### [Exercise description]
Below are the records; copy each line in which "timer" occurs.

### [Extracted entries]
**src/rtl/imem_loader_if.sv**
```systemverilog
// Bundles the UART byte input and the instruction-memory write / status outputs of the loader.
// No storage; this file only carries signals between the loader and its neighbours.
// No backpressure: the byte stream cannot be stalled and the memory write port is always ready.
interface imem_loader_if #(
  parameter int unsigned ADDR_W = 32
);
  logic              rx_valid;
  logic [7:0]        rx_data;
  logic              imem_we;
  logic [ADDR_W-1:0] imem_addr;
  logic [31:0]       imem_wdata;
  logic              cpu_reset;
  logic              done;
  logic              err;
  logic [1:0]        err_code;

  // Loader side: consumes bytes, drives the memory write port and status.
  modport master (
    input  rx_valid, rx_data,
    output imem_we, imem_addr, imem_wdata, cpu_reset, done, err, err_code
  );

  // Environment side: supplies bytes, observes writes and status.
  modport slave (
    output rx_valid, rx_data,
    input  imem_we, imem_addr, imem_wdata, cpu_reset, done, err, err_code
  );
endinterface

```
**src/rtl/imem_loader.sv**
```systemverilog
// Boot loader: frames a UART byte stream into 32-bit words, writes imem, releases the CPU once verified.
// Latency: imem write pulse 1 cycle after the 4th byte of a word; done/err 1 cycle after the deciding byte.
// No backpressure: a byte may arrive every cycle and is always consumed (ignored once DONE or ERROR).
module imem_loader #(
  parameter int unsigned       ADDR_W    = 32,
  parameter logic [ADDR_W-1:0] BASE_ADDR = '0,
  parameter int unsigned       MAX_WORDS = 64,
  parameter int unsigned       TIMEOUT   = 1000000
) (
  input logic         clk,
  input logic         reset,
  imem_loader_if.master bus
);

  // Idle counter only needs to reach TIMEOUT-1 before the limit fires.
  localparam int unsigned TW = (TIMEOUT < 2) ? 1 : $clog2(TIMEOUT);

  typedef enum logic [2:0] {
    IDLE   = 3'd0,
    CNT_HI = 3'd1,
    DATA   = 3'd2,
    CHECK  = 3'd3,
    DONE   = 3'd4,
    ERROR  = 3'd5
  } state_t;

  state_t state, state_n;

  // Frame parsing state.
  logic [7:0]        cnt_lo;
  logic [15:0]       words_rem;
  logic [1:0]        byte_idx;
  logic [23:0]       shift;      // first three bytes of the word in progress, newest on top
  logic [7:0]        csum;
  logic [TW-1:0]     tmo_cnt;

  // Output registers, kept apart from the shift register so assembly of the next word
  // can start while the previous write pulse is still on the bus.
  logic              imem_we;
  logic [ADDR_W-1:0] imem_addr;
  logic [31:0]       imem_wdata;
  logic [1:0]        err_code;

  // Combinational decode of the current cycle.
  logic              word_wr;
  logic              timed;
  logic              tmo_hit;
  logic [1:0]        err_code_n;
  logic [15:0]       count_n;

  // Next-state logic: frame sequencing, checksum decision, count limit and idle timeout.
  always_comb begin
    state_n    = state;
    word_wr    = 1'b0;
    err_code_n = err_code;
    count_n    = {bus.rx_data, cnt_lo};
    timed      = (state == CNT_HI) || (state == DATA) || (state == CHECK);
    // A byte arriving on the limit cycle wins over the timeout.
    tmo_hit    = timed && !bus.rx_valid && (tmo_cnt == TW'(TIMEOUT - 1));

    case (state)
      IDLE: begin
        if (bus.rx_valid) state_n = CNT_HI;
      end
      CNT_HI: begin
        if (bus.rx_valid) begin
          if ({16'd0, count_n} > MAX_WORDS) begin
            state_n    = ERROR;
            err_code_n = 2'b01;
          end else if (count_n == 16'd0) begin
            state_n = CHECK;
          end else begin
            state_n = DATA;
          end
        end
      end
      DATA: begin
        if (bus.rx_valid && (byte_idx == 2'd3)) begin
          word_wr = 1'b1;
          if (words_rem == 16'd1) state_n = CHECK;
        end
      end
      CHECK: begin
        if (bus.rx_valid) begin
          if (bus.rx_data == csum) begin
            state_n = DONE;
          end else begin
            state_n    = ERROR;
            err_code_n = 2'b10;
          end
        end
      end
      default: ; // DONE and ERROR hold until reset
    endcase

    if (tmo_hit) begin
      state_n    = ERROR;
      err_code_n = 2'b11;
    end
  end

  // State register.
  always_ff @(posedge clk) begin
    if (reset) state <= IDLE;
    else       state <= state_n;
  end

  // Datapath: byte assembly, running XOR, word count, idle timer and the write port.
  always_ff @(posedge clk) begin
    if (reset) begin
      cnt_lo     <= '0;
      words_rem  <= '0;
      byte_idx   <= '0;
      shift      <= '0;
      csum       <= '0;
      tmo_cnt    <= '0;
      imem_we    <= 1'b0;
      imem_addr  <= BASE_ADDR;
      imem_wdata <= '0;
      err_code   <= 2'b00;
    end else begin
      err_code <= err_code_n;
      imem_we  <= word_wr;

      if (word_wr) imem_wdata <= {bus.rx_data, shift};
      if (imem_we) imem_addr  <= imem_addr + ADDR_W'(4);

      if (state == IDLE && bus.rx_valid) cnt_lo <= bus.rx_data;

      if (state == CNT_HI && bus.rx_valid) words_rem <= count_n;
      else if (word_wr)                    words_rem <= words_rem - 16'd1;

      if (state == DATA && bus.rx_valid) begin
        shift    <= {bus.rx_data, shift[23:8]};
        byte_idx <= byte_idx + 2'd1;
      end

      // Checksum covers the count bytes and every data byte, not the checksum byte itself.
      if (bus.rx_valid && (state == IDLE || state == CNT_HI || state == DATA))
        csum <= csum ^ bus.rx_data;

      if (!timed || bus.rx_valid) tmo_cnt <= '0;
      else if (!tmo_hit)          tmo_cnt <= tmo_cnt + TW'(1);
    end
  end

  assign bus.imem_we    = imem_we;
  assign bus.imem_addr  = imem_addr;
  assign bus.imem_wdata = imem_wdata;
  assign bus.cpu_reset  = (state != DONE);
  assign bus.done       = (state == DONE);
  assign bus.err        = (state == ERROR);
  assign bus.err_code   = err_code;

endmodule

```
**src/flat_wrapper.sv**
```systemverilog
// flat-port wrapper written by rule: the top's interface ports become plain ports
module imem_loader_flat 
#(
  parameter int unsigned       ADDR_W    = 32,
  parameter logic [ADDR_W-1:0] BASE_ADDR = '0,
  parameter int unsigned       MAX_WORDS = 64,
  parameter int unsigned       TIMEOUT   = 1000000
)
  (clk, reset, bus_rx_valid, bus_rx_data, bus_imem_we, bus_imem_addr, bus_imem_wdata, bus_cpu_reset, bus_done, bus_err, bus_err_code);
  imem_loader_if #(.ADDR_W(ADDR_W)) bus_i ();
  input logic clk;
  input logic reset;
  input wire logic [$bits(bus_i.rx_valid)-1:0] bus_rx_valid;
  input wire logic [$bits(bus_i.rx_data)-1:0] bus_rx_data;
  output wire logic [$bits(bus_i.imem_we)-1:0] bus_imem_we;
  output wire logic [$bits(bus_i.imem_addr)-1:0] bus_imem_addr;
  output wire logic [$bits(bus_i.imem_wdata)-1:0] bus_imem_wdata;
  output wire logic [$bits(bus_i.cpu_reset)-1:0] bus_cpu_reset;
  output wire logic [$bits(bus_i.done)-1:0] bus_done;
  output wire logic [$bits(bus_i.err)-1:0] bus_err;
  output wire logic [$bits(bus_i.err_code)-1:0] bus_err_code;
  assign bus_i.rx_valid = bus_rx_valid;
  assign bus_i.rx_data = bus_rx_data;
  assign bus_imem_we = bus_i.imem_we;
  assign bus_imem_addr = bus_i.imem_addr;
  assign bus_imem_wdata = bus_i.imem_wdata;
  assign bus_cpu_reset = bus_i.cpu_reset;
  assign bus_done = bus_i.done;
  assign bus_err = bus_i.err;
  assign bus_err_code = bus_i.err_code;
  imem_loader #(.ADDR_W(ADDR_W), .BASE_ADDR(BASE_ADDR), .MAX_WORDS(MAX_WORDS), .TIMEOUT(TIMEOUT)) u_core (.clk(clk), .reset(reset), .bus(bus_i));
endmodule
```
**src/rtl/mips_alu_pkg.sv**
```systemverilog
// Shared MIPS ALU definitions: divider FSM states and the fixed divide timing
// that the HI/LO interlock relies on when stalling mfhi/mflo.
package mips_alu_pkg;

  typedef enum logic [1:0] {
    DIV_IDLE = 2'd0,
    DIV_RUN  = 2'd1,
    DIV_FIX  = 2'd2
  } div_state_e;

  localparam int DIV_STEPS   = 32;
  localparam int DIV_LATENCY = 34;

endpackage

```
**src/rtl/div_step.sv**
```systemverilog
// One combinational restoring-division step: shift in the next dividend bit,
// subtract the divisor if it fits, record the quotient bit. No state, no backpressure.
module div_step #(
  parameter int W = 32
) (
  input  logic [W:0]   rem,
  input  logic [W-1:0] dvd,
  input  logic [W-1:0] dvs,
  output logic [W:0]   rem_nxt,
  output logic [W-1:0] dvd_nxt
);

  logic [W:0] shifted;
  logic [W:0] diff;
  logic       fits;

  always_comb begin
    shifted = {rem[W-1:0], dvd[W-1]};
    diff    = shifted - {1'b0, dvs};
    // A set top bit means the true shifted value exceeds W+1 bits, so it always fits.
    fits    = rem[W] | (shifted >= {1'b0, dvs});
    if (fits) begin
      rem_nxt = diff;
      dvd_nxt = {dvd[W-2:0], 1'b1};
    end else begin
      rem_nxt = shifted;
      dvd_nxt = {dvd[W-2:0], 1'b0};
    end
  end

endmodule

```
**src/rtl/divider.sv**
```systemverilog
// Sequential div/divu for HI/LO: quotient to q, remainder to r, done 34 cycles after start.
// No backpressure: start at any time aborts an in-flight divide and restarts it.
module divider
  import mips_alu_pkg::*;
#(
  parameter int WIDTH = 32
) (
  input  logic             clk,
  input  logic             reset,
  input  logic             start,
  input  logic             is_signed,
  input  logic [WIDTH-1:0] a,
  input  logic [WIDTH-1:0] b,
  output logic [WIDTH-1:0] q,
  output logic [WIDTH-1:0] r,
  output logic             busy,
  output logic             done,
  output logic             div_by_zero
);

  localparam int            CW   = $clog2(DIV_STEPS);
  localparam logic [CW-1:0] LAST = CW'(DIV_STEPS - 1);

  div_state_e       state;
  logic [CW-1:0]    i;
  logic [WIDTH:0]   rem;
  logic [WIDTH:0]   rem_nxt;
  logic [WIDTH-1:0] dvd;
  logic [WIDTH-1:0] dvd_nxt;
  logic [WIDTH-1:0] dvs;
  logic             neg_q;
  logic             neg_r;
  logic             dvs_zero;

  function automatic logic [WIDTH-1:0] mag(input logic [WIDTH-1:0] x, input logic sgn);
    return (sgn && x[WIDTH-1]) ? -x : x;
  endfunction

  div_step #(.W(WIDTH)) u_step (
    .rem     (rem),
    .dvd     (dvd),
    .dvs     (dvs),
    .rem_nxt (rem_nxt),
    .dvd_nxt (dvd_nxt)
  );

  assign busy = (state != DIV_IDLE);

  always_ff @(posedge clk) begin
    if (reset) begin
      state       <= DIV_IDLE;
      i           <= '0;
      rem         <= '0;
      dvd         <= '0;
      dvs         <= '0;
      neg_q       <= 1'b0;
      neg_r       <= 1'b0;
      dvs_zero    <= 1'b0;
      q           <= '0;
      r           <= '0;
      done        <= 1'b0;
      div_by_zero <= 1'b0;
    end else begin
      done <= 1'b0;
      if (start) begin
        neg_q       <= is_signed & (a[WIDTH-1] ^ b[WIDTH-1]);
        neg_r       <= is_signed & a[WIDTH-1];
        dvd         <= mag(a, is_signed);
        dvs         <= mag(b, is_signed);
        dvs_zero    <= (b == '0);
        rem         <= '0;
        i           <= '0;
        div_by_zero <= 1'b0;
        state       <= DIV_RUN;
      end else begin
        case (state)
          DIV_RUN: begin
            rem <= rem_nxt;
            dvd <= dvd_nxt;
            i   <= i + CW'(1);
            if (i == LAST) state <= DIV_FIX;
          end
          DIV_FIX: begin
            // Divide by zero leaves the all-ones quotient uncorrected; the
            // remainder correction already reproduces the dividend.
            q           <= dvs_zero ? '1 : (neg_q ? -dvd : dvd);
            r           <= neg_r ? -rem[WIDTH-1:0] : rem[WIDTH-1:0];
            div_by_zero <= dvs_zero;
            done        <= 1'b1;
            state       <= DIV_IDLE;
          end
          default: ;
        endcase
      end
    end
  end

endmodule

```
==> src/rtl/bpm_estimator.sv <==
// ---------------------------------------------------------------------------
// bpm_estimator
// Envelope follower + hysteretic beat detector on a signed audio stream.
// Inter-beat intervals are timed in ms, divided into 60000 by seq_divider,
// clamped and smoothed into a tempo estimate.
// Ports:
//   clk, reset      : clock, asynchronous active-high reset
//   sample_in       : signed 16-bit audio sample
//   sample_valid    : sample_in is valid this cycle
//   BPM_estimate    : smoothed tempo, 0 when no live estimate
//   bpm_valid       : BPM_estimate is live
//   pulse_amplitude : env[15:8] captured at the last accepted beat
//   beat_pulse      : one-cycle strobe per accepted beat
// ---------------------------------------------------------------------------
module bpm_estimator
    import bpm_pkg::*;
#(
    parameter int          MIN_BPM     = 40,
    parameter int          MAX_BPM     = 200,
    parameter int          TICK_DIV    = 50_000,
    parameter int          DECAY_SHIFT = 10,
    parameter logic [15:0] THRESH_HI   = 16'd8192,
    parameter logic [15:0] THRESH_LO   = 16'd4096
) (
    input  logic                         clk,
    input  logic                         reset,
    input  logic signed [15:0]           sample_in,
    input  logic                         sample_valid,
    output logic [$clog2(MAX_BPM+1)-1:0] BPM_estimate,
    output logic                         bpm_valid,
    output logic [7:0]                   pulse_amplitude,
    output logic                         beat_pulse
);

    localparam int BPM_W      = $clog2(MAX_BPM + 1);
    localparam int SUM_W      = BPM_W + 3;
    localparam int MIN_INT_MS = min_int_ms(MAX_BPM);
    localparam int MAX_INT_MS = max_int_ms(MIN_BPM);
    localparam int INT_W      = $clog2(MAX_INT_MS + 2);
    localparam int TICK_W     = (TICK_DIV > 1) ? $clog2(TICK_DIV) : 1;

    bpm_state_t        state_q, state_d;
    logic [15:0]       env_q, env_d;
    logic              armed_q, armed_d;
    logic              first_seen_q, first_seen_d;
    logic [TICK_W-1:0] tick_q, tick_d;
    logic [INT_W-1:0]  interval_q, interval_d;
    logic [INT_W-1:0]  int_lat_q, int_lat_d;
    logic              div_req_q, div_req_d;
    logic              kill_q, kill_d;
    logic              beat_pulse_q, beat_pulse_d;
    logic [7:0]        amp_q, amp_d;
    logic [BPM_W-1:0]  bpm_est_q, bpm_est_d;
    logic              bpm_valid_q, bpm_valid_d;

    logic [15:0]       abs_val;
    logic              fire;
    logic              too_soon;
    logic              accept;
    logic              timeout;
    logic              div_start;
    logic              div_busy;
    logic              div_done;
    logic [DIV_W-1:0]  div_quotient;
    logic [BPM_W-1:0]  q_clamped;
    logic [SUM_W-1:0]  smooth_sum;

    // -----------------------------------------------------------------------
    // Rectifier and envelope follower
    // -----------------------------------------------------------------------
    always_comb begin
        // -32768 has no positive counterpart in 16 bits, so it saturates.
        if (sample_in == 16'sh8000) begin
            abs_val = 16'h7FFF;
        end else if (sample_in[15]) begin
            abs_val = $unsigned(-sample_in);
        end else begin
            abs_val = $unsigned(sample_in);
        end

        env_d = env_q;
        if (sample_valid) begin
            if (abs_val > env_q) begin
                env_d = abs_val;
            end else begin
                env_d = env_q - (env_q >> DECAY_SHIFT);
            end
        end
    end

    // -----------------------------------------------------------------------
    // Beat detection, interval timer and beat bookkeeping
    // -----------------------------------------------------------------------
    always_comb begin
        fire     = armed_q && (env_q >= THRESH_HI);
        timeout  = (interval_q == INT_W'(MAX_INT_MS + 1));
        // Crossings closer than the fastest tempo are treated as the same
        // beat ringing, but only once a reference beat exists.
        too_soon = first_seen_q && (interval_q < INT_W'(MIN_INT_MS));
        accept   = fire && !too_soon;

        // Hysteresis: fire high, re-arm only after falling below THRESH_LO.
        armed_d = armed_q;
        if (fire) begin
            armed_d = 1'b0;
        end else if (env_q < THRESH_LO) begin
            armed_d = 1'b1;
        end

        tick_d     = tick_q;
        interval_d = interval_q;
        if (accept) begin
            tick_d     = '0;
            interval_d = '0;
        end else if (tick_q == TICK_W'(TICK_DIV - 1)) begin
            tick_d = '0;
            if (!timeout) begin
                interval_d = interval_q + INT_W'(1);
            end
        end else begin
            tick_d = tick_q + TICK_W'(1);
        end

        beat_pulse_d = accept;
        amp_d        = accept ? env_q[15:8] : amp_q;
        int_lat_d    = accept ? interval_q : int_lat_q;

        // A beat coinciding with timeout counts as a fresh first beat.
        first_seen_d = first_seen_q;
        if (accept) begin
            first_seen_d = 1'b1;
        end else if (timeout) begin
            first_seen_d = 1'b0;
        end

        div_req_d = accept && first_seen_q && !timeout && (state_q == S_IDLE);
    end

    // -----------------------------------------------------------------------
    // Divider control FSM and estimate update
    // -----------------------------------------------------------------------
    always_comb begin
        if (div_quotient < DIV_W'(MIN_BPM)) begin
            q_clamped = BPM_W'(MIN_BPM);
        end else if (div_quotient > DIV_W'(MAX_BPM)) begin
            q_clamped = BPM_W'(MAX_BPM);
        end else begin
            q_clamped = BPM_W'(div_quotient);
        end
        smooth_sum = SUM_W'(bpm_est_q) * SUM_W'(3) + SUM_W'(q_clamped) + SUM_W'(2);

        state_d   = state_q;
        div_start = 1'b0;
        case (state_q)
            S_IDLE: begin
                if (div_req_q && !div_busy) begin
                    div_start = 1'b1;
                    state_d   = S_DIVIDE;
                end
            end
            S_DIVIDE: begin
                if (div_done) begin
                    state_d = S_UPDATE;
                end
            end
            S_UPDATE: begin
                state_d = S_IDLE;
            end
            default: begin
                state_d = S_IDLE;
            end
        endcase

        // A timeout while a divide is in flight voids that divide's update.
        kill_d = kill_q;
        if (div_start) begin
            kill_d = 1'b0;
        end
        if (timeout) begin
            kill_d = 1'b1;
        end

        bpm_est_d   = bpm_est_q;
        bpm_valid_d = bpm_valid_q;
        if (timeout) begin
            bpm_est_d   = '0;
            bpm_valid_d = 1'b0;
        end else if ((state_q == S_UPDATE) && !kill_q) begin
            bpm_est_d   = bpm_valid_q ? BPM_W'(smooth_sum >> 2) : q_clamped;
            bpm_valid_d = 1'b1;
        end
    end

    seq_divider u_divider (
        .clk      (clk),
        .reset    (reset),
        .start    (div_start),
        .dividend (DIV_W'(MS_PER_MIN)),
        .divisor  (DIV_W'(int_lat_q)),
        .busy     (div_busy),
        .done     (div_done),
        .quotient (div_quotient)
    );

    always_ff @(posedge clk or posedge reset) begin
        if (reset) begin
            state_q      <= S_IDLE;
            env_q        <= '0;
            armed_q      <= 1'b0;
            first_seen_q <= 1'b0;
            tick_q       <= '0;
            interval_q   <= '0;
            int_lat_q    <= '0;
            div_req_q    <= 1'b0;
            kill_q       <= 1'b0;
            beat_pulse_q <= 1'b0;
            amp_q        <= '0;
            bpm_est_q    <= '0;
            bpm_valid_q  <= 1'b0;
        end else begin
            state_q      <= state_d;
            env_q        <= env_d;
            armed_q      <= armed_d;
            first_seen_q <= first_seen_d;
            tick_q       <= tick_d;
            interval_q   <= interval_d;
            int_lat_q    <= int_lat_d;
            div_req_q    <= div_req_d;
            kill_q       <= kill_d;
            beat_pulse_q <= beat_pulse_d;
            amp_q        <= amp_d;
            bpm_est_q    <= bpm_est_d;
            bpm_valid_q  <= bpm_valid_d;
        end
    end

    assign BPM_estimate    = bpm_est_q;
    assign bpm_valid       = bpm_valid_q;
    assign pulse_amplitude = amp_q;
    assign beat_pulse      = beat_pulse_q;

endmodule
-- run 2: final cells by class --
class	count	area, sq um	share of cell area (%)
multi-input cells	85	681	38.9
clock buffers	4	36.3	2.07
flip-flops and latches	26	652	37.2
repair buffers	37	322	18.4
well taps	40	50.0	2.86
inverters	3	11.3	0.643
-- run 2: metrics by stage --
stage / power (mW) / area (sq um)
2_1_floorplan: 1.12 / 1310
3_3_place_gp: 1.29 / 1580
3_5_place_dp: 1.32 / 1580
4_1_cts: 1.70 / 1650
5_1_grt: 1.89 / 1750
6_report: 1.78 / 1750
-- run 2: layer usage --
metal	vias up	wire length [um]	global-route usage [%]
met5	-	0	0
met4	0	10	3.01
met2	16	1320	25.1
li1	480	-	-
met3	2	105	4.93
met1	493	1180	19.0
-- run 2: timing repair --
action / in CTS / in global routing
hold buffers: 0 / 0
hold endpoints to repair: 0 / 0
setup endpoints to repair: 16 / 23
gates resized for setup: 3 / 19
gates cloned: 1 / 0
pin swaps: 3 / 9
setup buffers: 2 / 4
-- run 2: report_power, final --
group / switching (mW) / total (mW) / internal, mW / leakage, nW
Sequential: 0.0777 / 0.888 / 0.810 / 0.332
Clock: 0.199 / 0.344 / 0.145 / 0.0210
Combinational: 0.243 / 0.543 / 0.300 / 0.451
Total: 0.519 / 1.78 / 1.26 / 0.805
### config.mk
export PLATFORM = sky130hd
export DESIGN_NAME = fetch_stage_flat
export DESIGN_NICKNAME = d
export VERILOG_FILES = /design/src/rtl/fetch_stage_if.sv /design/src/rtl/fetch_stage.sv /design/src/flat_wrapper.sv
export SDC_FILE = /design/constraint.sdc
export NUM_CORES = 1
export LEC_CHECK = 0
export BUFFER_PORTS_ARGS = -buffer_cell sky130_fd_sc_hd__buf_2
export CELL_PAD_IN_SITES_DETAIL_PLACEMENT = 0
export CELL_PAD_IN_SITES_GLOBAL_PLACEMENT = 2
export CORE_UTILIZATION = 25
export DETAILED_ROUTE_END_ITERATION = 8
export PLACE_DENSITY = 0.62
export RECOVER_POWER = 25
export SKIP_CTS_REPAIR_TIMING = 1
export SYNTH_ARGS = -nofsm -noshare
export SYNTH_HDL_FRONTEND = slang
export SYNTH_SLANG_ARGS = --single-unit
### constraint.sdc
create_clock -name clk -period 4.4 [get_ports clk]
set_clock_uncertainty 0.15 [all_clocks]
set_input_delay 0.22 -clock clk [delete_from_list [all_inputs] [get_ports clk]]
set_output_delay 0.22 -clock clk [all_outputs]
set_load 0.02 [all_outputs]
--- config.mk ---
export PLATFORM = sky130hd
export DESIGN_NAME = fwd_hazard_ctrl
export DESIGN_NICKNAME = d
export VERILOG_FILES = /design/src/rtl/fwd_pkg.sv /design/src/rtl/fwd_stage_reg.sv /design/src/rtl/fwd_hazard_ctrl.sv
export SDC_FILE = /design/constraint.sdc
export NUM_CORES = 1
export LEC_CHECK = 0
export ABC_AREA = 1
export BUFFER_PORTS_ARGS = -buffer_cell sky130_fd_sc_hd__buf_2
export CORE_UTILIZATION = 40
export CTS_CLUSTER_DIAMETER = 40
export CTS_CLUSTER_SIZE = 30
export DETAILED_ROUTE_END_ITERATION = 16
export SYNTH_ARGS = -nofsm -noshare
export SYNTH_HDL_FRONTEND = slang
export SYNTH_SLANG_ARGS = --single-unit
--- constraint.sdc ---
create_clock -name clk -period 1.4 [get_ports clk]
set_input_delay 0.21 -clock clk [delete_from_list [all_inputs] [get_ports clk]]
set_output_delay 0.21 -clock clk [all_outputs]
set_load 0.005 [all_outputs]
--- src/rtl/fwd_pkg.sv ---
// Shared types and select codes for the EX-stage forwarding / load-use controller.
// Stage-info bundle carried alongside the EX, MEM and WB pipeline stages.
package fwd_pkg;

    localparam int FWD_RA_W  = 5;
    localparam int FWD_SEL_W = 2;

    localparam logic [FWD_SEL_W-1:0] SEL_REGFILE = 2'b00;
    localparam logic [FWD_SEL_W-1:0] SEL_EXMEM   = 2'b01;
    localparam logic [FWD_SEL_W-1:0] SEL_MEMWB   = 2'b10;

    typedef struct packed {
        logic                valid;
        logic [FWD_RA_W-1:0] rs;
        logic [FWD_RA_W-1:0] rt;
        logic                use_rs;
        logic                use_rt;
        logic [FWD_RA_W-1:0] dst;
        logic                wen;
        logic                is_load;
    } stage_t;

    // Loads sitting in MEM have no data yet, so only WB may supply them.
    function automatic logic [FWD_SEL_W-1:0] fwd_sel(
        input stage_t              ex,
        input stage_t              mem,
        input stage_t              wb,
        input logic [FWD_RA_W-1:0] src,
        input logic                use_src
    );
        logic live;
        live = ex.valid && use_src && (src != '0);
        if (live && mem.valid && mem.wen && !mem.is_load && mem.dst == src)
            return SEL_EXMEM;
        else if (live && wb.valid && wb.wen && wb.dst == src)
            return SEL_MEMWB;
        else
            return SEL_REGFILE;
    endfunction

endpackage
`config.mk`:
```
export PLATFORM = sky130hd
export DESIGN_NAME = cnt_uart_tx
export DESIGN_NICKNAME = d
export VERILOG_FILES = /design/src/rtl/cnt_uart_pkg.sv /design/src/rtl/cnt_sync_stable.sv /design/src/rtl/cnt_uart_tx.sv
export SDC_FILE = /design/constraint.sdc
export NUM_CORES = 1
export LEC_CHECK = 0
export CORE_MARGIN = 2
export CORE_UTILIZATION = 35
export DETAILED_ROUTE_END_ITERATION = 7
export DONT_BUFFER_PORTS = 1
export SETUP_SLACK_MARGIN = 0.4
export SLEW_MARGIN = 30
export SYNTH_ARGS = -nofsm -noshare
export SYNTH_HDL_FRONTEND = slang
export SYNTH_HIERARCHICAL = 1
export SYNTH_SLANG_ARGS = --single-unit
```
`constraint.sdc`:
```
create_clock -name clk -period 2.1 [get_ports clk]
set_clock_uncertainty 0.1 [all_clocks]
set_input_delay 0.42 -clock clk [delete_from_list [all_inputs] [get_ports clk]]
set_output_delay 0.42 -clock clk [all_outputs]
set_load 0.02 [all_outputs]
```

### [Answer to the exercise]
  // Datapath: byte assembly, running XOR, word count, idle timer and the write port.
    // Beat detection, interval timer and beat bookkeeping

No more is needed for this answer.